Mudanças no FIES 2015 geram dificuldades aos estudantes



Muitos alunos que passaram no vestibular na esperança de contar com a ajuda pública para fazer faculdade começaram o ano apreensivos com o sistema do Fundo de Financiamento Estudantil (Fies)
fora do ar e sem data para aceitar novos cadastros. Nesta quinta, o Ministério da Educação (MEC) anunciou que novos contratos poderão ser feitos a partir do dia 23 de fevereiro. Mas o atraso já causou estragos nas contas das universidades e no bolso de muitos calouros que tiveram que se virar para conseguir pagar a matrícula, sem a ajuda esperada do governo.

Hoje, dos 7,3 milhões de alunos matriculados no ensino superior, 1,9 milhão (26%) depende do Fies. O coordenador financeiro da Fumec, Franklin Gonçalves do Amaral Leite, disse que as matrículas começaram em novembro do ano passado, logo depois do vestibular. “Muitos alunos só fizeram essa matrícula apostando que conseguiriam o crédito do Fies, mas o MEC mudou as regras em dezembro e o cadastro ficou fora do ar. Alguns alunos pediram empréstimos, acreditando que em janeiro já conseguiriam a reposição do dinheiro, mas isso não aconteceu”, afirma.

O normal, explica Leite, seria o Fies repassar os valores da matrícula em janeiro para que a Fumec reembolsasse os alunos. “Mas isso não aconteceu e ainda gerou inadimplência em fevereiro, o que compromete o fluxo de caixa”, destaca o coordenador.

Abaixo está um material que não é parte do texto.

==> src/rtl/iterative_alu.sv <==
// iterative_alu: clocked ALU; shift and mask ops advance one bit position per clock.
// Define ALU_ROTATE_EN to make ROL (8) and ROR (9) legal; otherwise they decode as illegal.
module iterative_alu #(
  parameter  int W   = 8,
  parameter  int OPS = 4,
  localparam int SHW = $clog2(W)
) (
  input  logic           Clk,
  input  logic           Reset_n,
  input  logic           Start,
  input  logic [W-1:0]   InputA,
  input  logic [W-1:0]   InputB,
  input  logic [4:0]     Immediate,
  input  logic [OPS-1:0] OP,
  input  logic           SC_in,
  output logic           Busy,
  output logic           Done,
  output logic [W-1:0]   Out,
  output logic           Carry,
  output logic           Err,
  output logic           Zero,
  output logic           Parity,
  output logic           Odd
);

  localparam logic [OPS-1:0] OP_ADD = OPS'(0);
  localparam logic [OPS-1:0] OP_LSL = OPS'(1);
  localparam logic [OPS-1:0] OP_LSR = OPS'(2);
  localparam logic [OPS-1:0] OP_XOR = OPS'(3);
  localparam logic [OPS-1:0] OP_SNE = OPS'(4);
  localparam logic [OPS-1:0] OP_SEQ = OPS'(5);
  localparam logic [OPS-1:0] OP_MSK = OPS'(6);
  localparam logic [OPS-1:0] OP_ADC = OPS'(7);
`ifdef ALU_ROTATE_EN
  localparam logic [OPS-1:0] OP_ROL = OPS'(8);
  localparam logic [OPS-1:0] OP_ROR = OPS'(9);
`endif

  typedef enum logic [1:0] {
    S_IDLE,
    S_RUN,
    S_DONE
  } state_e;

  state_e         state_q, state_d;
  logic [OPS-1:0] op_q,    op_d;
  logic [W-1:0]   work_q,  work_d;
  logic [W-1:0]   b_q,     b_d;
  logic [4:0]     imm_q,   imm_d;
  logic           sc_q,    sc_d;
  logic [SHW-1:0] cnt_q,   cnt_d;
  logic           shout_q, shout_d;
  logic [W-1:0]   out_q,   out_d;
  logic           carry_q, carry_d;
  logic           err_q,   err_d;
  logic           busy_q,  busy_d;
  logic           done_q,  done_d;

  logic [W-1:0]   imm_ext;
  logic [W:0]     sum;

  // Number of single-bit steps an opcode needs before it can commit.
  function automatic logic [SHW-1:0] shift_amount(input logic [OPS-1:0] op,
                                                  input logic [4:0]     imm,
                                                  input logic [W-1:0]   b);
    shift_amount = '0;
    case (op)
      OP_LSL, OP_LSR: shift_amount = imm[SHW-1:0];
`ifdef ALU_ROTATE_EN
      OP_ROL, OP_ROR: shift_amount = imm[SHW-1:0];
`endif
      OP_MSK:         shift_amount = b[SHW-1:0];
      default:        shift_amount = '0;
    endcase
  endfunction

  assign imm_ext = {{(W-5){1'b0}}, imm_q};
  assign sum     = (op_q == OP_ADC) ? ({1'b0, work_q} + {1'b0, b_q} + {{W{1'b0}}, sc_q})
                                    : ({1'b0, work_q} + {1'b0, imm_ext});

  always_comb begin
    // NOTE: every variable gets a default first so no path leaves it unassigned (no latches).
    state_d = state_q;
    op_d    = op_q;
    work_d  = work_q;
    b_d     = b_q;
    imm_d   = imm_q;
    sc_d    = sc_q;
    cnt_d   = cnt_q;
    shout_d = shout_q;
    out_d   = out_q;
    carry_d = carry_q;
    err_d   = err_q;

    case (state_q)
      S_IDLE, S_DONE: begin
        if (Start) begin
          op_d    = OP;
          // MSK walks a single one up from bit 0 rather than shifting operand A.
          work_d  = (OP == OP_MSK) ? W'(1) : InputA;
          b_d     = InputB;
          imm_d   = Immediate;
          sc_d    = SC_in;
          cnt_d   = shift_amount(OP, Immediate, InputB);
          shout_d = 1'b0;
          state_d = S_RUN;
        end else begin
          state_d = S_IDLE;
        end
      end

      S_RUN: begin
        if (cnt_q != '0) begin
          cnt_d = cnt_q - SHW'(1);
          case (op_q)
            OP_LSL, OP_MSK: begin
              shout_d = work_q[W-1];
              work_d  = {work_q[W-2:0], 1'b0};
            end
            OP_LSR: begin
              shout_d = work_q[0];
              work_d  = {1'b0, work_q[W-1:1]};
            end
`ifdef ALU_ROTATE_EN
            OP_ROL: begin
              shout_d = work_q[W-1];
              work_d  = {work_q[W-2:0], work_q[W-1]};
            end
            OP_ROR: begin
              shout_d = work_q[0];
              work_d  = {work_q[0], work_q[W-1:1]};
            end
`endif
            default: begin
              shout_d = shout_q;
              work_d  = work_q;
            end
          endcase
        end else begin
          out_d   = '0;
          carry_d = 1'b0;
          err_d   = 1'b0;
          case (op_q)
            OP_ADD, OP_ADC: {carry_d, out_d} = sum;
            OP_XOR:         out_d = work_q ^ b_q;
            OP_SNE:         out_d = (work_q != imm_ext) ? W'(1) : '0;
            OP_SEQ:         out_d = (work_q == imm_ext) ? W'(1) : '0;
            OP_LSL, OP_LSR: begin
              out_d   = work_q;
              carry_d = shout_q;
            end
`ifdef ALU_ROTATE_EN
            OP_ROL, OP_ROR: begin
              out_d   = work_q;
              carry_d = shout_q;
            end
`endif
            OP_MSK:         out_d = work_q;
            default:        err_d = 1'b1;
          endcase
          state_d = S_DONE;
        end
      end

      default: state_d = S_IDLE;
    endcase

    busy_d = (state_d == S_RUN);
    done_d = (state_d == S_DONE);
  end

  // NOTE: sequential state uses non-blocking assignments so all flops update together.
  always_ff @(posedge Clk or negedge Reset_n) begin
    if (!Reset_n) begin
      state_q <= S_IDLE;
      op_q    <= '0;
      work_q  <= '0;
      b_q     <= '0;
      imm_q   <= '0;
      sc_q    <= 1'b0;
      cnt_q   <= '0;
      shout_q <= 1'b0;
      out_q   <= '0;
      carry_q <= 1'b0;
      err_q   <= 1'b0;
      busy_q  <= 1'b0;
      done_q  <= 1'b0;
    end else begin
      state_q <= state_d;
      op_q    <= op_d;
      work_q  <= work_d;
      b_q     <= b_d;
      imm_q   <= imm_d;
      sc_q    <= sc_d;
      cnt_q   <= cnt_d;
      shout_q <= shout_d;
      out_q   <= out_d;
      carry_q <= carry_d;
      err_q   <= err_d;
      busy_q  <= busy_d;
      done_q  <= done_d;
    end
  end

  assign Busy   = busy_q;
  assign Done   = done_q;
  assign Out    = out_q;
  assign Carry  = carry_q;
  assign Err    = err_q;
  assign Zero   = ~|out_q;
  assign Parity = ^out_q;
  assign Odd    = out_q[0];

endmodule

==> config.mk <==
export PLATFORM = sky130hd
export DESIGN_NAME = iterative_alu
export DESIGN_NICKNAME = d
export VERILOG_FILES = /design/src/rtl/iterative_alu.sv
export SDC_FILE = /design/constraint.sdc
export NUM_CORES = 1
export LEC_CHECK = 0
export ABC_AREA = 0
export CAP_MARGIN = 0
export CORE_MARGIN = 1.5
export CORE_UTILIZATION = 50
export CTS_CLUSTER_SIZE = 24
export DETAILED_ROUTE_END_ITERATION = 8
export PLACE_DENSITY_LB_ADDON = 0.08
export SETUP_SLACK_MARGIN = 0.02
export SYNTH_ARGS = -nofsm -noshare
export SYNTH_HDL_FRONTEND = slang
export SYNTH_SLANG_ARGS = --single-unit
==> constraint.sdc <==
create_clock -name Clk -period 2.6 [get_ports Clk]
set_clock_uncertainty 0.05 [all_clocks]
set_input_delay 0.52 -clock Clk [delete_from_list [all_inputs] [get_ports Clk]]
set_output_delay 0.52 -clock Clk [all_outputs]
set_load 0.02 [all_outputs]
==> run metrics <==
Min Hold Slack around 110 ps; CP endpoint kind register; core area 0.00585 mm^2; Area growth syn-to-layout 20.8%; remaining global-route overflow 0; CP Class register to register; Max Cap Viol 0; Slew Viols, Final 0; layout cells sized above 1 0.0887; period utilization 0.924; Critical R2R Capture Out[4]$_DFFE_PN0P_; Initial Util 0.512; YS warnings 0; Mapped Cells about 360; worst r2r src work_q[0]$_DFFE_PN0P_; Final nets 456; final-report hold violation count 0; CP required 2730 ps; wire length on met1 3390 um; register bit total from synthesis 44; CP max FO 7; P_leak about 1.6 nW; Sum Neg Setup Slack 0 ps; root buffer cell clkbuf_8; DRT Wirelength roughly 7200 um; WL met3 ~310 um; IO Pins 44; PwrDens around 1400 mW/mm^2; critical path launch point type register; unrepaired setup endpoints after global routing false; Net Count, Synth slightly above 400; Slew @ Worst Pin 528 ps; number of synthesized flops with an enable pin 0; Vias/cell approximately 5.5; worst skew pair latency around 300 ps; IO buf count 43; worst r2r path cells 10; Rel. slew slack 0.646; initial antenna violation count 0; chip height 80.4 um; largest net degree at the start of global routing 25; Sequential cell area 0.00110 mm^2; routed len/inst 15.0 um; final setup vio count 0; mapped cell area approximately 0.0030 mm^2; crit path time final 2400 ps; total track usage 0.247; DP HPWL 5550 um; Avg Cell Area, Syn 8.37 um^2; Seq/Total Area, Yosys 0.367; CP arrival 2530 ps; post-route ant nets 0; final-layout fill cell count 541; footprint of the multi-input gates 0.00172 mm^2; Setup Fix Bufs, Post-CTS 0; clock sink count 44; Netlist cell types 53; Min-Delay Path Class input pin to asynchronous set/reset pin; Inserted Clock Buffers 5; asr flop ratio synth 1.00; initial drt markers 203; TritonRoute pass-1 iters 6; CTS tree done; Row Count 28; top sig layer met4; number of diodes 0; number of global-route vias before repair 2623; CTS max path bufs 2; via count ~2600; met2 wire len around 3400 um; first-pass GRT wire length about 12000 um; status finished, final reports clean; Max Clock Freq 416 MHz; CTS H-Tree Depth 2; DRC viols 0; Worst-path clk slew 90 ps; Most used DFF post-synth dfrtp_1; final RePlAce weighted congestion 0.876; VDD IR max 787 uV; r2r setup slk 200 ps; die area 0.00647 mm^2; die width 80.4 um
[how the worst max path moves through the flow]
stage	end	slack (ps)	from	depth (start not counted)
final	Out[4]$_DFFE_PN0P_	200	work_q[0]$_DFFE_PN0P_	10
after floorplan	Out[1]$_DFFE_PN0P_	420	work_q[0]$_DFFE_PN0P_	7
after CTS	Carry$_DFFE_PN0P_	190	work_q[0]$_DFFE_PN0P_	10
after global placement	Carry$_DFFE_PN0P_	290	work_q[0]$_DFFE_PN0P_	10
after global routing	Carry$_DFFE_PN0P_	40	work_q[0]$_DFFE_PN0P_	10
after detailed placement	Carry$_DFFE_PN0P_	220	work_q[0]$_DFFE_PN0P_	10
[per-stage QoR]
stage | setup slack [ps] | power [mW] | utilization | std cells | instance area [um^2]
3_3_place_gp | 287 | 4.68 | 0.603 | 473 | 3530
6_report | 199 | 5.20 | 0.619 | 481 | 3620
3_5_place_dp | 223 | 4.76 | 0.603 | 473 | 3530
4_1_cts | 195 | 5.21 | 0.619 | 481 | 3620
2_1_floorplan | 417 | 3.79 | - | 358 | 3000
5_1_grt | 43.5 | 5.68 | 0.619 | 481 | 3620
[critical path, stage by stage, from the launching register on]
cell      delay (ps)
dfrtp_2          470
inv_1            100
fa_1             200
inv_1             60
fa_1             380
a21oi_1          210
nor2b_1           60
o21ai_0          190
xnor2_1           90
a222oi_1         350
o21ai_0          120
[flip-flops by register name, indices dropped and copies added, names as in the netlist]
name     cells
work_q       8
Out          8
shout_q      1
Done         1
sc_q         1
b_q          8
Err          1
op_q         4
Carry        1
Busy         1
cnt_q        3
imm_q        5
state_q      2
[kinds of logic after synthesis]
family	Yosys count	share of synthesized area
AOI/OAI and AO/OA	87	0.187
xor gates and xnor gates	13	0.0380
adders and majority gates	22	0.0993
buffers and inverters	38	0.0593
DFF	44	0.367
muxes	9	0.0309
and+or+nand+nor	145	0.219
[power by group]
part	internal, mW	total, mW	switching (mW)
logic	1.51	3.39	1.89
registers	1.01	1.35	0.334
clock network	0.216	0.456	0.240
[Yosys cell counts, drive strengths merged (4+ instances only)]
cell / count / share of area
nor2: 29 / 0.038
xnor2: 6 / 0.018
nor2b: 6 / 0.013
o21ai: 22 / 0.037
nand2b: 6 / 0.013
nand2: 85 / 0.11
clkbuf: 6 / 0.0075
ha: 19 / 0.079
buf: 12 / 0.027
nand3: 4 / 0.0067
dfrtp: 44 / 0.37
a21oi: 32 / 0.060
o21a: 6 / 0.015
mux2i: 7 / 0.023
xor2: 7 / 0.020
inv: 19 / 0.024
[cells in the final DEF, fill, tap and decap left out, drive strengths merged, types with 2 or more instances in the layout]
| master | count |
|---|---|
| a21o | 2 |
| nor3b | 3 |
| ha | 19 |
| a31oi | 3 |
| a211oi | 3 |
| fa | 3 |
| a21oi | 32 |
| o21a | 6 |
| inv | 19 |
| nor2b | 6 |
| nand2 | 85 |
| a221oi | 3 |
| o21ai | 22 |
| xnor2 | 6 |
| clkdlybuf4s50 | 41 |
| o211ai | 2 |
| o221ai | 3 |
| mux2i | 7 |
| nand2b | 6 |
| clkbuf | 7 |
| xor2 | 7 |
| nor3 | 3 |
| buf | 16 |
| a222oi | 3 |
| nand3 | 4 |
| nor4 | 3 |
| dfrtp | 44 |
| mux2 | 2 |
| nor2 | 29 |
[layout make-up]
type	instances	area share
Clock buffer	7	0.0238
Multi-Input combinational cell	276	0.475
Inverter	20	0.0207
Sequential cell	44	0.304
Tap cell	75	0.0259
Clock inverter	1	0.00207
Timing Repair Buffer	58	0.148
[per-layer routing]
layer | vias up | global-route usage
met2 | 78 | 0.413
met5 | - | 0
met1 | 1243 | 0.331
met3 | 11 | 0.0318
met4 | 0 | 0.0741
li1 | 1316 | -
[timing repair]
item | in CTS | in global routing
gates resized for setup | 1 | 1
hold buffers | 0 | 0
endpoints found under the setup margin | 1 | 1
Note: power is estimated with default switching activity, not from simulation.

E se os novos alunos estão com dificuldade, os veteranos que já têm o Fies também estão com problemas. Com as mudanças, o MEC colocou uma trava e só está renovando contratos de alunos que tiveram mensalidades reajustadas em, no máximo, 4,5%. O diretor executivo da Associação Brasileira das Mantenedoras do Ensino Superior (ABMES), Sólon Caldas, explica que nem mesmo a inflação ficou neste patamar. “Os reajustes ficaram em torno de 9% e 10%. E, neste mês, ainda teremos dissídio dos professores e, normalmente, o reajuste é entre 6% e 7%. Se a instituição reajusta só 4,5%, ela terá um déficit”, contesta Caldas.


No início da semana, a ABMES entregou um documento a representantes do MEC reivindicando que as mudanças fossem reconsideradas. “É um absurdo, pois o programa tem a meta de promover a inclusão, mas o governo está, na verdade, cerceando o acesso ao ensino superior, critica Caldas.